PROBLEM
Write out the stretch of lines below that begins at the line with "li1 | - | 7834 | - |" and ends at the line with "cloned | 1 | 0 |", including both, exactly as given and nothing more.

(Extracted data entries)
= Beginning of Section =
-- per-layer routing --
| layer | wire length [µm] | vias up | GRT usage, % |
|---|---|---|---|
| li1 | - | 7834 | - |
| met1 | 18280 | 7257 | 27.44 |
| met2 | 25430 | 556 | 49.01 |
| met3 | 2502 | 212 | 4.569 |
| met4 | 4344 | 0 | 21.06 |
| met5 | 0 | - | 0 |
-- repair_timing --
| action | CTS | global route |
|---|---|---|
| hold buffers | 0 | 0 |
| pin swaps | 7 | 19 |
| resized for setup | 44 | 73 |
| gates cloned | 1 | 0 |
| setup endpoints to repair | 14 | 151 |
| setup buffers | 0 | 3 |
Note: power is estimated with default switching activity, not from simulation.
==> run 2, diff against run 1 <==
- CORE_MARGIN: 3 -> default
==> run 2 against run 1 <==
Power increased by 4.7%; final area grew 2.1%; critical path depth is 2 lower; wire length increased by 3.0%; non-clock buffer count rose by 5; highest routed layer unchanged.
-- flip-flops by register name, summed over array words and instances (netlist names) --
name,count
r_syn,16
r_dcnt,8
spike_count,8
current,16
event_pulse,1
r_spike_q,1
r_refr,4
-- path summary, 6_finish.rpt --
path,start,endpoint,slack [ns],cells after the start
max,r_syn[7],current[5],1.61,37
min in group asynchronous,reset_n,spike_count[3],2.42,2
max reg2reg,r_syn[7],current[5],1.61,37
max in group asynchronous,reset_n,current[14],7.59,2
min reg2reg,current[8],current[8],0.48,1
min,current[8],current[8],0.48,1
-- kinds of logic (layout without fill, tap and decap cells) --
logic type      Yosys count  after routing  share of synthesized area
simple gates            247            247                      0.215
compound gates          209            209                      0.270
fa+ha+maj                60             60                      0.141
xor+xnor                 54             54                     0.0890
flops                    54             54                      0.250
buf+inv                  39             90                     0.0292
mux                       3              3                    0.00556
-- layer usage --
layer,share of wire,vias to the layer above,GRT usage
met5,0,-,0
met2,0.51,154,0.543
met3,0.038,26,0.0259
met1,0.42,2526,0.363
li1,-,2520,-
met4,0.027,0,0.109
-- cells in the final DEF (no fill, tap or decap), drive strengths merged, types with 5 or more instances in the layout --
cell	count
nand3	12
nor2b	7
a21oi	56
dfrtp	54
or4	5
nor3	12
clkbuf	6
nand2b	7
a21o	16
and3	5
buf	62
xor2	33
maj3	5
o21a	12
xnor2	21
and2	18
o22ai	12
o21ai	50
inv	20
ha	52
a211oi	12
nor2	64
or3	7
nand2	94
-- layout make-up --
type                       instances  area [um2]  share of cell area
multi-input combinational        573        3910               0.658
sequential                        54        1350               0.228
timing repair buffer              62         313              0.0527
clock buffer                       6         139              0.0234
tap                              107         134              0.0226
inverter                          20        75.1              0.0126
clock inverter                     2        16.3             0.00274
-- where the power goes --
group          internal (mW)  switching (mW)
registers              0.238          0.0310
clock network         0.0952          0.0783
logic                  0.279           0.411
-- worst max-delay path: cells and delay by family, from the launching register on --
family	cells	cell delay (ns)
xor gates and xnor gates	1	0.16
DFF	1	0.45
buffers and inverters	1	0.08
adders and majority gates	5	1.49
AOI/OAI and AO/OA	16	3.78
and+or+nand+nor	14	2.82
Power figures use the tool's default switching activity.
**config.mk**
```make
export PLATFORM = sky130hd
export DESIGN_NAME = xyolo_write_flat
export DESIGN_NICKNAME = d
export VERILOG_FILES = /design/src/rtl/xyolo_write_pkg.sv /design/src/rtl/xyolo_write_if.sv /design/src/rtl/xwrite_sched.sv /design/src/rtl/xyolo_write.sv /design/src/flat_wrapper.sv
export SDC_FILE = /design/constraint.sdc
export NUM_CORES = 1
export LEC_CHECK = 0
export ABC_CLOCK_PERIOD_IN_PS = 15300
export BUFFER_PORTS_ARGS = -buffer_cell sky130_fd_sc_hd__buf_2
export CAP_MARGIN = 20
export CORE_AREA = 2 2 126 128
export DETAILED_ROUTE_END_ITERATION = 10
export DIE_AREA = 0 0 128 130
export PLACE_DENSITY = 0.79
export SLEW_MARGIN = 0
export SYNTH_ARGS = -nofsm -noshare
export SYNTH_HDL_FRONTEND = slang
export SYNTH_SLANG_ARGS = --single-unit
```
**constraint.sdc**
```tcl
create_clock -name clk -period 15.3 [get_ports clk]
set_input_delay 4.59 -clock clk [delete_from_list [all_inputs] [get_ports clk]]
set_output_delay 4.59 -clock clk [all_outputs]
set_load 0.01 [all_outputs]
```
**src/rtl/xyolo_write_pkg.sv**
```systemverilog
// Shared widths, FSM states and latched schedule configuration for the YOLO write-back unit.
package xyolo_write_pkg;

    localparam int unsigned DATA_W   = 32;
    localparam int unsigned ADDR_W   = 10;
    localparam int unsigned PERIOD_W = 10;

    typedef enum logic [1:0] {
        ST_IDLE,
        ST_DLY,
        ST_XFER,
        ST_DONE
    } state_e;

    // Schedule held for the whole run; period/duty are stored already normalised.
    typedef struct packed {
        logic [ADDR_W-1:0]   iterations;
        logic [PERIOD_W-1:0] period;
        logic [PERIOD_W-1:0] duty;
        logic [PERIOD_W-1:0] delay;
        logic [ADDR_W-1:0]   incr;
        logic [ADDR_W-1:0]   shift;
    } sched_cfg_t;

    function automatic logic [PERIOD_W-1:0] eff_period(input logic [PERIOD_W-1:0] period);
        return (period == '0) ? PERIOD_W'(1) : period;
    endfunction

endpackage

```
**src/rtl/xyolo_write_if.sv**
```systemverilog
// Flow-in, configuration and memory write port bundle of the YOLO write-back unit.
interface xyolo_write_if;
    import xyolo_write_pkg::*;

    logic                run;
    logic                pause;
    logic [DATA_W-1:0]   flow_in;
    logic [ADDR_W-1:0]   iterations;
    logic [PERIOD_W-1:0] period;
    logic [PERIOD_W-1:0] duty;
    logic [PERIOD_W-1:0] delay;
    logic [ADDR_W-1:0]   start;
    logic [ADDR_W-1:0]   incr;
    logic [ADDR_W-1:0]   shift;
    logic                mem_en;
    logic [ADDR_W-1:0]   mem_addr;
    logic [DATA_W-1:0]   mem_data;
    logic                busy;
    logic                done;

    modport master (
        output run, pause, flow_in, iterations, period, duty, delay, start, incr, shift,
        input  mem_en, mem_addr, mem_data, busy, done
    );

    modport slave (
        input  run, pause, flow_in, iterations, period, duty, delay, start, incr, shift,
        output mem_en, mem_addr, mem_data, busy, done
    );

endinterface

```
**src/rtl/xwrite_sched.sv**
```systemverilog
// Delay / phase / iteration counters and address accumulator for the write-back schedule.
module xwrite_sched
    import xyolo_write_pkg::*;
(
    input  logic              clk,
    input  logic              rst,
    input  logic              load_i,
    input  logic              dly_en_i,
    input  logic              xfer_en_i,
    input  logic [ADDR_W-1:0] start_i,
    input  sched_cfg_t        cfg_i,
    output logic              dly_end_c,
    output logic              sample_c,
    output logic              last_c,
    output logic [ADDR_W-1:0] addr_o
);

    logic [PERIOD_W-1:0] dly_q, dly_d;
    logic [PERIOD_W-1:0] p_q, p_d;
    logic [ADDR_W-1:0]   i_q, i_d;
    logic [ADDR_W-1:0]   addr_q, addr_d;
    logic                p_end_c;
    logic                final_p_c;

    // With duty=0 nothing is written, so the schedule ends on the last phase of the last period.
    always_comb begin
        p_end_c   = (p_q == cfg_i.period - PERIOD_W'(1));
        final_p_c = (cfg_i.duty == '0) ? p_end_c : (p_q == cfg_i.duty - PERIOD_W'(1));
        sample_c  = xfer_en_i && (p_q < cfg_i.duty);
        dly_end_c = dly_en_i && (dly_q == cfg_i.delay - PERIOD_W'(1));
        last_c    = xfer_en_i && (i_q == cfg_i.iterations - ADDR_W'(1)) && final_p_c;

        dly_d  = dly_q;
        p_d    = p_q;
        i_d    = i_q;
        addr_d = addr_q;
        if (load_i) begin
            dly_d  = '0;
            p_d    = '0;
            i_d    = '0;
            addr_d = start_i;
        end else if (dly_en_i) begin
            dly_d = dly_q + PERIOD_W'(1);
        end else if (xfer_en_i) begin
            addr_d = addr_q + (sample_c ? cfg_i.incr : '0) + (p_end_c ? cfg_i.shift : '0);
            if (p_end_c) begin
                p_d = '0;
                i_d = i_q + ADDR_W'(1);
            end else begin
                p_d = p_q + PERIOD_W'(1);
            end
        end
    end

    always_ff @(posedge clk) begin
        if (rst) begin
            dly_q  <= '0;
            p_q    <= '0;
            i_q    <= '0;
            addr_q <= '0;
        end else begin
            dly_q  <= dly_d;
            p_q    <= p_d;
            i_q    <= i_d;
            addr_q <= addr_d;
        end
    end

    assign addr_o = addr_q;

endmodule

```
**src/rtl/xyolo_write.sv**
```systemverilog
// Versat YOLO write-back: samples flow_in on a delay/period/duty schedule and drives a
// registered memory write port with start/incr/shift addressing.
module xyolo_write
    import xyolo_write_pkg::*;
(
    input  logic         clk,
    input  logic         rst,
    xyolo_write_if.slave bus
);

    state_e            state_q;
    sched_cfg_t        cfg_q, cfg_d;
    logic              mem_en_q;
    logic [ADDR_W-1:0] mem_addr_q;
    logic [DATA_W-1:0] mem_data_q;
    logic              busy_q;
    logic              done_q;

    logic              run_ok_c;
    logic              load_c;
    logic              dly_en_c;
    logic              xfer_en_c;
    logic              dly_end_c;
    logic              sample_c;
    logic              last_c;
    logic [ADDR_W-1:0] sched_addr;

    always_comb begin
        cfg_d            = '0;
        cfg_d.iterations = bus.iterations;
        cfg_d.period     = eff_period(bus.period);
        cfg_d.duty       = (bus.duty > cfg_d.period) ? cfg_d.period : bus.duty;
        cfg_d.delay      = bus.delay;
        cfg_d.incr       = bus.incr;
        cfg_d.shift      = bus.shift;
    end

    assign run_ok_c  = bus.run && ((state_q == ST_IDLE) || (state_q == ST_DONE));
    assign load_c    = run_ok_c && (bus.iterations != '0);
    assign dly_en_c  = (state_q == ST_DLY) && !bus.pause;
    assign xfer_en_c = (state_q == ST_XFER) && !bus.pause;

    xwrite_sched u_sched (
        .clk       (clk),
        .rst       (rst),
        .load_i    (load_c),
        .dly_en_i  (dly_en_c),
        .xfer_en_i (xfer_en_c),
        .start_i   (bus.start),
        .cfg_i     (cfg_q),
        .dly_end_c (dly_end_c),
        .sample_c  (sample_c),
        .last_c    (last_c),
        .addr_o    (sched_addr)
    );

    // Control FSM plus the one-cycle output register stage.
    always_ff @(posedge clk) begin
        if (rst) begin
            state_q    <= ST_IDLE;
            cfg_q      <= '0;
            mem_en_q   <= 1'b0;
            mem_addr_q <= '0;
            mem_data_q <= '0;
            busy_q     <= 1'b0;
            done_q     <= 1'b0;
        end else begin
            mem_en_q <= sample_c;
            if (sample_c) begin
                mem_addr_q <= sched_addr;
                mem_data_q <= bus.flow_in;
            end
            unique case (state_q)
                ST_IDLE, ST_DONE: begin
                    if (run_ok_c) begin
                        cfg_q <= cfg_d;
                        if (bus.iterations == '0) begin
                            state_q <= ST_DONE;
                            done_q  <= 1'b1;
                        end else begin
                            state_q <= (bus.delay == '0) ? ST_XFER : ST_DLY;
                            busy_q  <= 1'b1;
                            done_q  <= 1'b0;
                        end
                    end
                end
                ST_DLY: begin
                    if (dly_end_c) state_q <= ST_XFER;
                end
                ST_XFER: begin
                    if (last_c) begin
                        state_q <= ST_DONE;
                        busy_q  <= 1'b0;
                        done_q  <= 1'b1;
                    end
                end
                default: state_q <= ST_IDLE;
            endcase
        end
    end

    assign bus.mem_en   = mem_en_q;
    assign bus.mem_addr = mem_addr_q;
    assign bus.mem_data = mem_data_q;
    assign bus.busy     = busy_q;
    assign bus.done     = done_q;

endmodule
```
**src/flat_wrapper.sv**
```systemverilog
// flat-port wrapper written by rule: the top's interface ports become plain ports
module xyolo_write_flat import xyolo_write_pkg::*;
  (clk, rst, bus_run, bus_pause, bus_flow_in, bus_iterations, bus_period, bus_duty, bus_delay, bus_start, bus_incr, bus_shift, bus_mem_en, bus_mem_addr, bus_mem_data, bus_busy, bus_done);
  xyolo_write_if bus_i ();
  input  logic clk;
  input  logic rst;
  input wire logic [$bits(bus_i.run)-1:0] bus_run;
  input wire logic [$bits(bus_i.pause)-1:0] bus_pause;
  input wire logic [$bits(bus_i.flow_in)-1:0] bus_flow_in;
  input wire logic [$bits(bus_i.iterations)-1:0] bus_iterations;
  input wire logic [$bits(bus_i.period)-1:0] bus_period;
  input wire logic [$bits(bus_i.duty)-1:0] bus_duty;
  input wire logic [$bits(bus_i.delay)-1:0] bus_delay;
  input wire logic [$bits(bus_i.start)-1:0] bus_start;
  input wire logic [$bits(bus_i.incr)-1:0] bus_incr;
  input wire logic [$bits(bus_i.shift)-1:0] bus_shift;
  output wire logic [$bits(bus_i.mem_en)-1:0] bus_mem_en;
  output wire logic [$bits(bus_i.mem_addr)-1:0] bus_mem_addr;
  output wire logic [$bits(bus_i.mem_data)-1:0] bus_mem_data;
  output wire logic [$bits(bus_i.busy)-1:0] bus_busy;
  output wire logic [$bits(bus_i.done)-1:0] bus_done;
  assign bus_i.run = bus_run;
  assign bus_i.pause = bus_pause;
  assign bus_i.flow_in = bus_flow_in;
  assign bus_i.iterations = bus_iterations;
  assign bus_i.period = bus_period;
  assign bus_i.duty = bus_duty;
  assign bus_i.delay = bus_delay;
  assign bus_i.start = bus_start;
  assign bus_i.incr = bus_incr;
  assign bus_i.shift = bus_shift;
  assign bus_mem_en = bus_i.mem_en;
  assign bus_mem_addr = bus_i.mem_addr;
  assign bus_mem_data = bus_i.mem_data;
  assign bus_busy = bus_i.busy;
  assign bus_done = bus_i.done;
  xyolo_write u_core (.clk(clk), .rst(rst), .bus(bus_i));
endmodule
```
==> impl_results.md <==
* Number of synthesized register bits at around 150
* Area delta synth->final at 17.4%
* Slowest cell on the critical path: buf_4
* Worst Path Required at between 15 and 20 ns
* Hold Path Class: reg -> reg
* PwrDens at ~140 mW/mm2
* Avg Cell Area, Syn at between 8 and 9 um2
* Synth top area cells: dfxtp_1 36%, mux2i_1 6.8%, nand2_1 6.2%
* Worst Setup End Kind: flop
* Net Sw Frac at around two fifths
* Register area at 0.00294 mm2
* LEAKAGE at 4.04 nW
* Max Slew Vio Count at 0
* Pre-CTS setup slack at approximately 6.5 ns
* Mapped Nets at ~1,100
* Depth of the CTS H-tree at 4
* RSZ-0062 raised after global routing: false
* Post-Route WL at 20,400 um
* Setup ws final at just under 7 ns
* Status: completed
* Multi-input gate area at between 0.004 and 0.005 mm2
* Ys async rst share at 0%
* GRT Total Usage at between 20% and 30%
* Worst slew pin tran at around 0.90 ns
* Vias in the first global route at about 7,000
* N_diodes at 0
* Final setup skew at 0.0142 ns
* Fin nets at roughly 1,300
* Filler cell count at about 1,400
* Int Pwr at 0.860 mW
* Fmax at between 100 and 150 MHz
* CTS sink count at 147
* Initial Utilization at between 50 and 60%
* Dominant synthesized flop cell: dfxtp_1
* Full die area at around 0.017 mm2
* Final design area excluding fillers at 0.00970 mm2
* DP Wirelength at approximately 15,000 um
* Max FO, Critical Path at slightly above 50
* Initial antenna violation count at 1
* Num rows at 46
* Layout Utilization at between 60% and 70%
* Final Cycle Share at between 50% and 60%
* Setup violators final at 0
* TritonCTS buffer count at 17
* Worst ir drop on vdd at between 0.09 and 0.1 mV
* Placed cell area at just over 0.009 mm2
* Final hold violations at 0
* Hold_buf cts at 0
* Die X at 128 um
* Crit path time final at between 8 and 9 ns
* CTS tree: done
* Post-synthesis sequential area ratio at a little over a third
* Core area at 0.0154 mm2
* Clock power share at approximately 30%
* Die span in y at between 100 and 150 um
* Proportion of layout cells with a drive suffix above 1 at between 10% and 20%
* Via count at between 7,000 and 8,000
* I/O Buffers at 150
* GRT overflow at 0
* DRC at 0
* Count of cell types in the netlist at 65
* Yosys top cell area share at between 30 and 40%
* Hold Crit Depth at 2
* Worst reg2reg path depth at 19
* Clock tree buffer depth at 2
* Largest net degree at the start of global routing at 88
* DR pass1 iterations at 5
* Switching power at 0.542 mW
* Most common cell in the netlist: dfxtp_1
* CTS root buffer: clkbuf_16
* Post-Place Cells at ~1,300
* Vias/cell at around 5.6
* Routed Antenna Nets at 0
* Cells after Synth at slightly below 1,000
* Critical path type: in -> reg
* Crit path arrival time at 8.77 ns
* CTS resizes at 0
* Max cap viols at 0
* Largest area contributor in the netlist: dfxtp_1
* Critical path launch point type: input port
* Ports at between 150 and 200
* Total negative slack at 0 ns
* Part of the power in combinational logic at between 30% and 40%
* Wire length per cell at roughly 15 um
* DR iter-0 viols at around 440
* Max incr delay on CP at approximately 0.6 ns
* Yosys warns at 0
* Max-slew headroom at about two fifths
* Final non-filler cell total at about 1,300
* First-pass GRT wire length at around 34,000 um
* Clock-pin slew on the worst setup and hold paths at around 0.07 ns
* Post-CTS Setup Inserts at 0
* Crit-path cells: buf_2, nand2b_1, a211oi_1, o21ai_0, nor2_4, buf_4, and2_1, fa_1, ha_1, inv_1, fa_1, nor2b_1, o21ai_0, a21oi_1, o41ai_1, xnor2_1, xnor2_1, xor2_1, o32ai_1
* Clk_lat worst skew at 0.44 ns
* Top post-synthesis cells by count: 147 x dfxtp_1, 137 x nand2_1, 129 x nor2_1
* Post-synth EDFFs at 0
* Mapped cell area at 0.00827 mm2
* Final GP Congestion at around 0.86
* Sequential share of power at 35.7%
= End of Section =
SOLUTION TO THIS TASK
| li1 | - | 7834 | - |
| met1 | 18280 | 7257 | 27.44 |
| met2 | 25430 | 556 | 49.01 |
| met3 | 2502 | 212 | 4.569 |
| met4 | 4344 | 0 | 21.06 |
| met5 | 0 | - | 0 |
-- repair_timing --
| action | CTS | global route |
|---|---|---|
| hold buffers | 0 | 0 |
| pin swaps | 7 | 19 |
| resized for setup | 44 | 73 |
| gates cloned | 1 | 0 |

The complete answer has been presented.